Focus of the Report: The use of Scrambler therapy (ST), also referred to as Calmare Pain Therapy and transcutaneous electrical modulation pain reprocessing (Calmare Therapeutics Inc.), for the management of chronic pain not related to cancer or cancer treatments.
Technology Description: ST is a noninvasive, transdermal treatment for the symptomatic relief of chronic pain. Treatment is performed by applying electrodes corresponding to the dermatome on the skin just above and below the area of pain. The system is a multiprocessor with artificial neurons that generate synthetic action potentials. The device provides electrical signals to nerves via electrodes presenting nonpain information to the painful area using continuously changing, variable, nonlinear waveforms, aiming to substitute the “pain” sensation for “nonpain.”

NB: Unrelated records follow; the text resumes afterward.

==> src/rtl/stimer_cmp_pkg.sv <==
package stimer_cmp_pkg;

  typedef enum logic [1:0] {
    PRIV_USER = 2'b00,
    PRIV_SUP  = 2'b01,
    PRIV_RSV  = 2'b10,
    PRIV_MACH = 2'b11
  } priv_e;

  typedef enum logic [1:0] {
    ACC_OK   = 2'b00,
    ACC_ILL  = 2'b01,
    ACC_VILL = 2'b10
  } acc_res_e;

  localparam int unsigned NUM_CMP   = 2;
  localparam int unsigned HOST_IDX  = 0;
  localparam int unsigned GUEST_IDX = 1;

endpackage

==> src/rtl/stimer_access_check.sv <==
module stimer_access_check
  import stimer_cmp_pkg::*;
(
  input  logic [1:0] priv,
  input  logic       virt,
  input  logic       mach_en,
  input  logic       hyp_en,
  input  logic       hyp_tm,
  output acc_res_e   result,
  output logic       to_guest
);

  priv_e priv_dec;

  always_comb begin
    priv_dec = priv_e'(priv);
    result   = ACC_OK;
    to_guest = 1'b0;
    if (priv_dec == PRIV_MACH) begin
      result   = ACC_OK;
      to_guest = 1'b0;
    end else if (!mach_en) begin
      result = ACC_ILL;
    end else if (!virt) begin
      result = (priv_dec == PRIV_SUP) ? ACC_OK : ACC_ILL;
    end else if (priv_dec != PRIV_SUP) begin
      result = ACC_VILL;
    end else if (!hyp_en || !hyp_tm) begin
      result = ACC_VILL;
    end else begin
      result   = ACC_OK;
      to_guest = 1'b1;
    end
  end

endmodule

==> src/rtl/stimer_cmp_reg.sv <==
module stimer_cmp_reg #(
  parameter int unsigned      W         = 64,
  parameter logic [W-1:0]     RESET_VAL = '1
) (
  input  logic         clk,
  input  logic         rst_n,
  input  logic         wr_en,
  input  logic [W-1:0] wr_data,
  output logic [W-1:0] q
);

  logic [W-1:0] q_next;

  always_comb begin
    q_next = q;
    if (wr_en) q_next = wr_data;
  end

  always_ff @(posedge clk or negedge rst_n) begin
    if (!rst_n) q <= RESET_VAL;
    else        q <= q_next;
  end

  AST_WRITE_LANDS: assert property (@(posedge clk) disable iff (!rst_n)
    wr_en |=> (q == $past(wr_data)));
  AST_IDLE_HOLDS: assert property (@(posedge clk) disable iff (!rst_n)
    !wr_en |=> $stable(q));

endmodule

==> src/rtl/stimer_pend_gen.sv <==
module stimer_pend_gen #(
  parameter int unsigned W          = 64,
  parameter bit          USE_OFFSET = 1'b0
) (
  input  logic         clk,
  input  logic         rst_n,
  input  logic         enable,
  input  logic [W-1:0] time_in,
  input  logic [W-1:0] offset,
  input  logic [W-1:0] cmp,
  output logic         pend
);

  logic [W-1:0] eff_time;
  logic         pend_next;

  generate
    if (USE_OFFSET) begin : g_offset
      always_comb eff_time = time_in + offset;
    end else begin : g_plain
      logic unused_offset;
      always_comb begin
        eff_time      = time_in;
        unused_offset = ^offset;
      end
    end
  endgenerate

  always_comb pend_next = enable && (eff_time >= cmp);

  always_ff @(posedge clk or negedge rst_n) begin
    if (!rst_n) pend <= 1'b0;
    else        pend <= pend_next;
  end

  AST_PEND_SUPPRESSED: assert property (@(posedge clk) disable iff (!rst_n)
    !enable |=> !pend);
  AST_PEND_RISE_ENABLED: assert property (@(posedge clk) disable iff (!rst_n)
    $rose(pend) |-> $past(enable));

endmodule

Controversy: Chronic pain is often difficult to treat and standard treatments such as opioids, neuroleptics, and other drugs can fail or cause adverse side effects. ST provides a nonpharmacological and noninvasive option for management of chronic pain. There are potential barriers to access and clinical implementation of ST. The therapy is administered in a clinical setting and patients are required to make daily visits for at least 2 weeks to receive treatment; this may not be tenable for patients with fragile health status or transportation limitations status. Further, ST relies on practitioner training, skill, and familiarity with the technique; and the benefits of may be operator dependent.
Is ST effective in managing chronic pain not related to cancer?
How does ST compare with clinical alternatives?
Is ST safe?
Have definitive patient selection criteria been identified for ST?